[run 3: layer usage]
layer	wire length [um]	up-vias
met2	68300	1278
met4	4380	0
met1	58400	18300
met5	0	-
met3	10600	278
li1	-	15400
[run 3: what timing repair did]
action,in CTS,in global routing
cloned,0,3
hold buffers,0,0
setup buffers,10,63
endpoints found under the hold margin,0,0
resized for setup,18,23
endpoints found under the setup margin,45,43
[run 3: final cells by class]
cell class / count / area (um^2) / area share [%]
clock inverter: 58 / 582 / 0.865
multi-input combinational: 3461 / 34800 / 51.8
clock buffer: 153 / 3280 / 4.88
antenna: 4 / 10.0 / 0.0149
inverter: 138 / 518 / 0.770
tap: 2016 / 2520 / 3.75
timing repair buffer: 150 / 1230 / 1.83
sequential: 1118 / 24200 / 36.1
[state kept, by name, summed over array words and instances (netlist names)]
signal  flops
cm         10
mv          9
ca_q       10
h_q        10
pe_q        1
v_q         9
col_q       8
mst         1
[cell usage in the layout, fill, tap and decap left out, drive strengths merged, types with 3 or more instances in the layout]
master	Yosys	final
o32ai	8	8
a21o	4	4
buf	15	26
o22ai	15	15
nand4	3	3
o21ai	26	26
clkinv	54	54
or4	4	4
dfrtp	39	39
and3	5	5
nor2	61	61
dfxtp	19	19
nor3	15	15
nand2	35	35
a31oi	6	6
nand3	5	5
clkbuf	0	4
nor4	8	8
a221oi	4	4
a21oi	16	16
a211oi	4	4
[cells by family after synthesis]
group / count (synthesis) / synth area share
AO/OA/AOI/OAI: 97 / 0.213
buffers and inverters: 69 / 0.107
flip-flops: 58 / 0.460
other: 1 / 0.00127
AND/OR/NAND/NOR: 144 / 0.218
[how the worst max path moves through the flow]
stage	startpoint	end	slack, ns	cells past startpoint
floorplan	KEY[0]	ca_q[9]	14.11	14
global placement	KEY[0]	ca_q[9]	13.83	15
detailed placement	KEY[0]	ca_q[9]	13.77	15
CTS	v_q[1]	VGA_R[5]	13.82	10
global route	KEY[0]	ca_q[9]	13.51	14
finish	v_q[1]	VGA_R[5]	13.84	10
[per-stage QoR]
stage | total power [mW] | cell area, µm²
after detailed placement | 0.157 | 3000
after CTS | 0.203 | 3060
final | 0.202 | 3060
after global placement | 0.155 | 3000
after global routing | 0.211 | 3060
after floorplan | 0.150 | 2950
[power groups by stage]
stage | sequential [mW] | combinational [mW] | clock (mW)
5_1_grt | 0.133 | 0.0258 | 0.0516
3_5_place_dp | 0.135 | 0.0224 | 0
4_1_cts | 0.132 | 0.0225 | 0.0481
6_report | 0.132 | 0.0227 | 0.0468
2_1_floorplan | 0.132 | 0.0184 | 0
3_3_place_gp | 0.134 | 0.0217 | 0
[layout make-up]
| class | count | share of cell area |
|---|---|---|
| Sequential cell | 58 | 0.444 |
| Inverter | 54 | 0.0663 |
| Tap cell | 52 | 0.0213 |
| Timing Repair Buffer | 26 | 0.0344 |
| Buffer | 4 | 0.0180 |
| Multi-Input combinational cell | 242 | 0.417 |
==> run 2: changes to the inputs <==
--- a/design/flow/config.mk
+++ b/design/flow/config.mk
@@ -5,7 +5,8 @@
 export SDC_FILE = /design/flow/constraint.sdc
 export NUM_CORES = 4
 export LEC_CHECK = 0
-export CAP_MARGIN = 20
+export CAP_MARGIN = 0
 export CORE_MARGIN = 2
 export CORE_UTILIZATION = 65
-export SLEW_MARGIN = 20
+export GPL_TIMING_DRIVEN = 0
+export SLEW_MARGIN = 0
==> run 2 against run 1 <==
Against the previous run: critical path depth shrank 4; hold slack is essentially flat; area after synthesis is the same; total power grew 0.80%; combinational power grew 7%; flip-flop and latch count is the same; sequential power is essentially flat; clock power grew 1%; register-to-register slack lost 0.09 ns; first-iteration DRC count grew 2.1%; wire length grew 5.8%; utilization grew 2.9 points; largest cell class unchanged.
This is an optimization exercise on Yosys and OpenROAD, whose aim is small area, not a production implementation.
No functional check of the RTL was part of any run shown here.
Power is estimated from default activity; no workload was simulated.

## flow/design.v (module list and top-level ports; edited modules follow where they fit)
// module chen_unsigned_div: 2506 lines
module chen_unsigned_div (clk, rst_n, divide_en, dividend, divisor,
                          divide_error, divide_done, quotient, remainde);
  // ...
==> flow/run.sh <==
#!/bin/bash
# synth_recipe.tcl (not shown) runs the flow's synth.tcl, then flattens the netlist and writes it again
# the make line also repeats each setting of config.mk as NAME=value (left out here)
make -C /OpenROAD-flow-scripts/flow DESIGN_CONFIG=/design/flow/config.mk WORK_HOME=/design/flow/orfs CLKGATE_MAP_FILE= SYNTH_SCRIPT=/design/flow/synth_recipe.tcl finish
==> flow/config.mk <==
export PLATFORM = sky130hd
export DESIGN_NAME = chen_unsigned_div
export DESIGN_NICKNAME = chen_unsigned_div
export VERILOG_FILES = /design/flow/design.v
export SDC_FILE = /design/flow/constraint.sdc
export NUM_CORES = 4
export LEC_CHECK = 0
export ABC_AREA = 1
export CAP_MARGIN = 20
export CORE_MARGIN = 2
export CORE_UTILIZATION = 40
export SLEW_MARGIN = 20
==> flow/constraint.sdc <==
create_clock -name core_clock -period 5.0 [get_ports {clk}]
set_input_delay 1.0000 -clock core_clock [delete_from_list [all_inputs] [get_ports {clk}]]
set_output_delay 1.0000 -clock core_clock [all_outputs]
set_load 0.01 [all_outputs]
==> flow_summary.yaml, run 1 <==
status:
  status: "finished with violations"
  violations: "setup timing"
worst_setup_path:
  critical_path_depth: 35
  start_kind: "flip-flop"
  path_buf_inv: 27
  cp_endpoint_kind: "output pin"
  critPathMostFrequentCell: "buf_4"
  critPathMaxFanout: 2
  critPathTopFamily: "buffers and inverters"
min_path:
  worstHoldEndpoint: "x_3[9]"
timing:
  setup_total_negative_slack_ps: -23420
  whs_ps: 316
  finalSetupViolCount: 56
  rsz0062_at_grt: "true"
  final.setup.worst_slack_ps: -960
  clock_skew_ps: 39.5
pwr:
  pwr-share-seq_pct: 33.8
  vdd_drop_max_mv: 0.286
  power.sequential.total_w: 0.00651
  combinationalPower_w: 0.00612
  power_switching_w: 0.00643
global_route:
  grt_use_met1_pct: 22.8
finish:
  antenna-diode-count: 0
  inverters: 1129
  final_cell_mix: "2394 x nand2_1, 1226 x buf_4, 978 x inv_1"
  layout.buffer.nonclock.area_share_pct: 18.8
  nNetsFinal: 9589
detailed_routing:
  drt-met1-wl_mm: 57.8
  wire_length_per_cell_um: 13.6
  number_of_vias_in_the_routed_layout: 54700
floorplanning:
  floorplan.initialDensity_pct: 40.1
synth:
  yosys.cell_count.top_type: "nand2_1"
  post_synth_edffs: 0
  synth-seq-area-share_pct: 30.8
  synthXorXnorAreaFrac_pct: 4.46
place:
  globalplace.congestion: 0.894
  post_dp_cell_area_um2: 59400
clock_tree:
  clk_transition_reported_paths_ps: 60
Source: an optimization exercise on an open RTL-to-GDS flow (aim: small area, a short achievable clock period and few clock cycles per item). Production flows keep margins and buffers that such runs may drop.
In this exercise RTL edits were held to simulation tests only and were not proved equivalent to the original.

===== flow/config.mk =====
export PLATFORM = sky130hd
export DESIGN_NAME = FFT_Top
export DESIGN_NICKNAME = FFT_Top
export VERILOG_FILES = /design/flow/design.v
export SDC_FILE = /design/flow/constraint.sdc
export NUM_CORES = 4
export LEC_CHECK = 0
export CAP_MARGIN = 20
export CORE_MARGIN = 2
export CORE_UTILIZATION = 40
export CTS_CLUSTER_DIAMETER = 140
export CTS_CLUSTER_SIZE = 20
export PLACE_DENSITY = 0.6
export SLEW_MARGIN = 20

===== flow/constraint.sdc =====
create_clock -name core_clock -period 10.0 [get_ports {iCLK}]
set_input_delay 2.0000 -clock core_clock [delete_from_list [all_inputs] [get_ports {iCLK}]]
set_output_delay 2.0000 -clock core_clock [all_outputs]
set_load 0.01 [all_outputs]

===== flow/design.v =====
`timescale 1 ns / 100 ps
module D_REG(iRSTn,
             iCLK,
             iEN,
             iCLR,
             iDATA,
             oDATA);
    parameter WL = 8;
    input	iRSTn;
    input	iCLK;
    input	iEN;
    input	iCLR;
    input	[WL-1:0] iDATA;
    output	[WL-1:0] oDATA;
    reg 	[WL-1:0] oDATA;
    always @(posedge iCLK or negedge iRSTn)
    begin
        if (~iRSTn)
        begin
            oDATA <= 0;
        end
        else if (iCLR)
        begin
            oDATA <= 0;
        end
            else if (iEN)
            begin
            oDATA	 <= iDATA;
            end
        else
        begin
            oDATA	 <= oDATA;
        end
    end
endmodule
`timescale 1 ns / 100 ps
module COUNTER_VER3	(iCLK,
                     iRSTn,
                     iEN,
                     iCLR,
                     oCNT);
parameter WL  = 8;
parameter IV  = 0;  
parameter LSB = 2;
parameter ECV = 13;  
input	       		iCLK;
input	       		iRSTn;
input	     		iCLR;
input	       		iEN;
output	[WL-1:0]	oCNT;
reg		[WL-1:0]	oCNT;
always @(negedge iRSTn or posedge iCLK)
begin
    if (~iRSTn)
    begin
        oCNT <= IV ;
    end
    else if (iCLR)
    begin
        oCNT <= IV ;
    end
        else if (iEN)
        begin
        if (oCNT[WL-1:LSB] == ECV)
        begin
            oCNT <= IV;
        end
        else
        begin
            oCNT <= oCNT+1;
        end
        end
    else
    begin
        oCNT <= oCNT;
    end
end
endmodule
`timescale 1 ns / 100 ps
module BF(iDATA1,
          iDATA2,
          oDATA_add,
          oDATA_sub);
    parameter IL = 16;
    parameter OL = IL+1;
    input	[IL-1:0] 	iDATA1;
    input	[IL-1:0] 	iDATA2;
    output	[OL-1:0] 	oDATA_add;
    output	[OL-1:0] 	oDATA_sub;
    assign oDATA_add = {iDATA1[IL-1],iDATA1} + {iDATA2[IL-1],iDATA2};
    assign oDATA_sub = {iDATA1[IL-1],iDATA1} - {iDATA2[IL-1],iDATA2};
endmodule
`timescale 1 ns / 100 ps
module CLIP(iDATA,
            oDATA);
    parameter IL = 10;  
    parameter OL = 8;  
    input  [IL-1:0] iDATA;  
    output [OL-1:0] oDATA;  
    wire   [OL-1:0] oDATA;
    assign oDATA = (iDATA[IL-1]) ?
    ((((&iDATA[IL-2:OL-1]) == 0)|((|iDATA[OL-2:0]) == 0)) ?
    ({iDATA[IL-1],{(OL-2){1'b0}},{1'b1}}) :
    ({iDATA[IL-1],iDATA[OL-2:0]})) :  
    ((|(iDATA[IL-2:OL-1])) ?
    ({iDATA[IL-1],{(OL-1){1'b1}}}) : ({iDATA[IL-1],iDATA[OL-2:0]}));
endmodule
`timescale 1 ns / 100 ps
module ROUND_2B(iDATA,
                oDATA);
    parameter IL = 10;
    parameter OL = 7;
    parameter RL = IL - OL;
    input [IL-1:0] iDATA;
    output [OL-1:0] oDATA;
    wire [1:0] sel = iDATA[RL-1:RL-2];
    assign oDATA = (iDATA[IL-1] == 0) ?
    (&iDATA[IL-2:RL-1]) ?
    (iDATA[IL-1:RL]) :
    (iDATA[IL-1:RL]+iDATA[RL-1]) :
    (sel == 2'b00 || sel == 2'b01) ?
    (iDATA[IL-1:RL]) :
    (sel == 2'b10) ?
    (iDATA[IL-1:RL]+|(iDATA[RL-2:0])) : (iDATA[IL-1:RL]+1'b1);
endmodule
`timescale 1 ns / 100 ps
module CPX_MULT(iCLK,
                iRSTn,
                iEN,
                iCLR,
                iDATA_re_1,
                iDATA_im_1,
                iDATA_re_2,
                iDATA_im_2,
                oDATA_re,
                oDATA_im);
    parameter IL1 = 9;
    parameter IL2 = 10;
    parameter OL  = IL1+IL2;
    input 				iCLK;
    input				iRSTn;
    input				iEN;
    input				iCLR;
    input	[IL1-1:0]	iDATA_re_1;
    input	[IL1-1:0]	iDATA_im_1;
    input	[IL2-1:0]	iDATA_re_2;
    input	[IL2-1:0]	iDATA_im_2;
    output	[OL-1:0]	oDATA_re, oDATA_im;
    wire	[OL-2:0]	comp_re_1, comp_im_1;
    wire	[OL-2:0]	comp_re_2, comp_im_2;
    wire	[OL-1:0]	oDATA_re_tmp;
    wire	[OL-1:0]	oDATA_im_tmp;
    wire	[OL-2:0]	D_ff_re1, D_ff_im1,D_ff_re2, D_ff_im2;
    wire	[OL-2:0] 	iDATA1_re_ext  = {{(IL2-1){iDATA_re_1[IL1-1]}}, iDATA_re_1};
    wire 	[OL-2:0] 	iDATA2_re_ext = {{(IL1-1){iDATA_re_2[IL2-1]}}, iDATA_re_2};
    wire	[OL-2:0] 	iDATA1_im_ext  = {{(IL2-1){iDATA_im_1[IL1-1]}}, iDATA_im_1};
    wire	[OL-2:0] 	iDATA2_im_ext  = {{(IL1-1){iDATA_im_2[IL2-1]}}, iDATA_im_2};
    assign	comp_re_1 = iDATA1_re_ext*iDATA2_re_ext;
    assign	comp_re_2 = iDATA1_im_ext*iDATA2_im_ext;
    assign	comp_im_1 = iDATA1_re_ext*iDATA2_im_ext;
    assign	comp_im_2 = iDATA2_re_ext*iDATA1_im_ext;
    assign	oDATA_re_tmp = {{comp_re_1[OL-2],comp_re_1}}-{{comp_re_2[OL-2],comp_re_2}};
    assign	oDATA_im_tmp = {{comp_im_1[OL-2],comp_im_1}}+{{comp_im_2[OL-2],comp_im_2}};
    D_REG#(
    .WL(OL)
    )D_FF_oDATA_RE(
    .iCLK(iCLK),
    .iRSTn(iRSTn),
    .iEN(iEN),
    .iCLR(iCLR),
    .iDATA(oDATA_re_tmp),
    .oDATA(oDATA_re)
    );
    D_REG#(
    .WL(OL)
    )D_FF_oDATA_IM(
    .iCLK(iCLK),
    .iRSTn(iRSTn),
    .iEN(iEN),
    .iCLR(iCLR),
    .iDATA(oDATA_im_tmp),
    .oDATA(oDATA_im)
    );
endmodule
From an optimization exercise on the open Yosys and OpenROAD flow, aimed at small area and a short achievable clock period; shortcuts taken in it are not production practice.
In this exercise RTL edits were held to simulation tests only and were not proved equivalent to the original.

<file path="flow/design.v">
module ex2_1 (
	      input 		  clk, rst, validi,
	      input [31:0] 	  data_in,
	      output logic 	  valido, 
	      output logic [31:0] data_out
	      );
   enum 			  {S0, S1, S2} state, next;
   logic [31:0] 		  a;
   logic [31:0]                   b;
   always_ff @(posedge clk) begin
      a <= b;
      b <= data_in;
   end
   always_ff @(posedge clk or posedge rst) begin
      if (rst) begin
	 data_out <= 32'b0;
	 valido <= 1'b0;
	 state = S0;
	 next = S0;
      end
      else begin
	 case (state)
	   S0: begin
	      valido <= 1'b0;
	      if (validi) begin
		 next = S1;
	      end
	   end
	   S1: begin
	      if (validi) begin
		 next = S2;
	      end
	      else begin
		next = S0;
              end
	   end
	   S2: begin
	      if (validi) begin
		 data_out <= a * b + data_in;
		 valido <= 1'b1;
                 next = S2;
	      end
              else begin
                next = S0;
                valido <= 1'b0;
              end
	   end
	 endcase
	 state = next;
      end
   end
endmodule
</file>
Background: an optimization exercise with open tools, aiming at small area. Do not read the settings as production practice.
The RTL was checked by simulation tests, not by an equivalence proof against the original design.
No driver is modelled on the clock port, so clock power and skew are understated where the tree is cut down; a real chip needs a root buffer or a tree.
Power figures rest on the tool's default switching activity, not on a simulated workload.

run 2:
Design ROM, start of the top module:
module ROM (
    input wire sys_clk,
    input wire sys_rst_n,
    input wire [1:0] key,
    output wire stcp,
    output wire shcp,
    output wire ds,
    output wire oe
);
    wire key1_hit, key2_hit;
    wire [1:0] a_hun;
    wire [3:0] a_ten, a_unit;
    key_filter key1_filter_inst(.sys_clk(sys_clk), .sys_rst_n(sys_rst_n),
        .key_in(key[0]), .key_hit(key1_hit));
    key_filter key2_filter_inst(.sys_clk(sys_clk), .sys_rst_n(sys_rst_n),
        .key_in(key[1]), .key_hit(key2_hit));
    rom_ctrl rom_ctrl_inst(.sys_clk(sys_clk), .sys_rst_n(sys_rst_n),
        .key1_hit(key1_hit), .key2_hit(key2_hit),
        .hun(a_hun), .ten(a_ten), .unit(a_unit));
    seg_595_dynamic seg_595_dynamic_inst(.sys_clk(sys_clk), .sys_rst_n(sys_rst_n),
        .hun(a_hun), .ten(a_ten), .unit(a_unit),
        .stcp(stcp), .shcp(shcp), .ds(ds), .oe(oe));
endmodule
Settings: LEC_CHECK=0, CAP_MARGIN=20, CORE_MARGIN=2, CORE_UTILIZATION=40, CTS_BUF_LIST=sky130_fd_sc_hd__clkbuf_4, CTS_CLUSTER_SIZE=30, SLEW_MARGIN=20; clock period 5.0 ns.
run.sh (not shown) runs the stock make flow with config.mk's settings and CLKGATE_MAP_FILE= SYNTH_SCRIPT=/design/flow/synth_recipe.tcl, a recipe that flattens the netlist after the stock synthesis.
> inputs changed (run 2 -> run 1)
# run 2
export LEC_CHECK = 0
export CAP_MARGIN = 20
export CORE_MARGIN = 2
export CORE_UTILIZATION = 40
export CTS_BUF_LIST = sky130_fd_sc_hd__clkbuf_4
export CTS_CLUSTER_SIZE = 30
export SLEW_MARGIN = 20
create_clock -name core_clock -period 5.0 [get_ports {sys_clk}]
# run 1
export LEC_CHECK = 0
export CAP_MARGIN = 20
export CORE_MARGIN = 2
export CORE_UTILIZATION = 40
export SLEW_MARGIN = 20
create_clock -name core_clock -period 5.0 [get_ports {sys_clk}]
## What came out
- As far as number of antenna violations at the first check in global routing goes, run 1 and run 2 are indistinguishable; the numbers are identical.
- NOTE cell area run 2->run 1 increased by a few percent
- Clock network power share, run 2 and run 1: lower on run 2
- Going from run 2 to run 1, global router's overall resource usage grows by 0.30 points.
- [compare] base=run 2 new=run 1: remaining number of nets flagged by the antenna check after routing essentially unchanged, proportion of final cell area spent on non-clock buffers neither gained nor lost much, global-route wire length before repair +140 um, initial cell density of the core shows no meaningful change, power density of the placed cells increased about 9%.
From an optimization exercise on the open Yosys and OpenROAD flow, aimed at small area and a short achievable clock period; shortcuts taken in it are not production practice.
Function was checked by simulation only, so behaviour that the tests miss may differ from the original.
No activity file was given, so power comes from the tool's default toggle rates.

`flow/design.v`:
```
`timescale 1ns / 1ps
module Regfiles(
    input clk,
    input rst,
    input we,
    input [4:0] raddr1,
    input [4:0] raddr2,
    input [4:0] waddr,
    input [31:0] wdata,
    output reg [31:0] rdata1,
    output reg [31:0] rdata2
    );
    reg [31:0] mem [0:31];
    reg [31:0] wb_ndata;
    reg [4:0]  wb_addr;
    reg        wb_valid;
    reg        vz;
    reg        rst_flag;
    wire wr    = we & ~rst;
    wire same  = waddr == wb_addr;
    wire flush = wb_valid & ~(wr & same);
    always @(posedge clk) begin
        if (flush)
            mem[wb_addr] <= wb_ndata;
        wb_ndata <= ~wdata;
        wb_addr  <= waddr;
        wb_valid <= wr;
        vz       <= wr & (rst_flag | (vz & same));
    end
    always @(posedge clk or posedge rst) begin
        if (rst)
            rst_flag <= 1'b1;
        else
            rst_flag <= 1'b0;
    end
    wire [1023:0] words;
    genvar g;
    generate
        for (g = 0; g < 32; g = g + 1) begin : gw
            assign words[32*g +: 32] = mem[g];
        end
    endgenerate
    wire [31:0] q1, q2;
    Regfiles_rdport p1(.a(raddr1), .rf(rst_flag), .zv(vz), .zw(wb_addr), .dn(words), .q(q1));
    Regfiles_rdport p2(.a(raddr2), .rf(rst_flag), .zv(vz), .zw(wb_addr), .dn(words), .q(q2));
    always @(*) begin
        rdata1 = q1;
        rdata2 = q2;
    end
endmodule
module Regfiles_rdport(
    input [4:0] a,
    input rf,
    input zv,
    input [4:0] zw,
    input [1023:0] dn,
    output [31:0] q
    );
    assign q = (rf | (zv & (a == zw))) ? 32'h0 : ~dn[32*a +: 32];
endmodule
```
—————
What is required – Reproduce, exactly and without additions, the run of lines from the start of the listing above to the line bearing "AO/OA/AOI/OAI: 97 / 0.213", inclusive.

Answer to this task –
[run 3: layer usage]
layer	wire length [um]	up-vias
met2	68300	1278
met4	4380	0
met1	58400	18300
met5	0	-
met3	10600	278
li1	-	15400
[run 3: what timing repair did]
action,in CTS,in global routing
cloned,0,3
hold buffers,0,0
setup buffers,10,63
endpoints found under the hold margin,0,0
resized for setup,18,23
endpoints found under the setup margin,45,43
[run 3: final cells by class]
cell class / count / area (um^2) / area share [%]
clock inverter: 58 / 582 / 0.865
multi-input combinational: 3461 / 34800 / 51.8
clock buffer: 153 / 3280 / 4.88
antenna: 4 / 10.0 / 0.0149
inverter: 138 / 518 / 0.770
tap: 2016 / 2520 / 3.75
timing repair buffer: 150 / 1230 / 1.83
sequential: 1118 / 24200 / 36.1
[state kept, by name, summed over array words and instances (netlist names)]
signal  flops
cm         10
mv          9
ca_q       10
h_q        10
pe_q        1
v_q         9
col_q       8
mst         1
[cell usage in the layout, fill, tap and decap left out, drive strengths merged, types with 3 or more instances in the layout]
master	Yosys	final
o32ai	8	8
a21o	4	4
buf	15	26
o22ai	15	15
nand4	3	3
o21ai	26	26
clkinv	54	54
or4	4	4
dfrtp	39	39
and3	5	5
nor2	61	61
dfxtp	19	19
nor3	15	15
nand2	35	35
a31oi	6	6
nand3	5	5
clkbuf	0	4
nor4	8	8
a221oi	4	4
a21oi	16	16
a211oi	4	4
[cells by family after synthesis]
group / count (synthesis) / synth area share
AO/OA/AOI/OAI: 97 / 0.213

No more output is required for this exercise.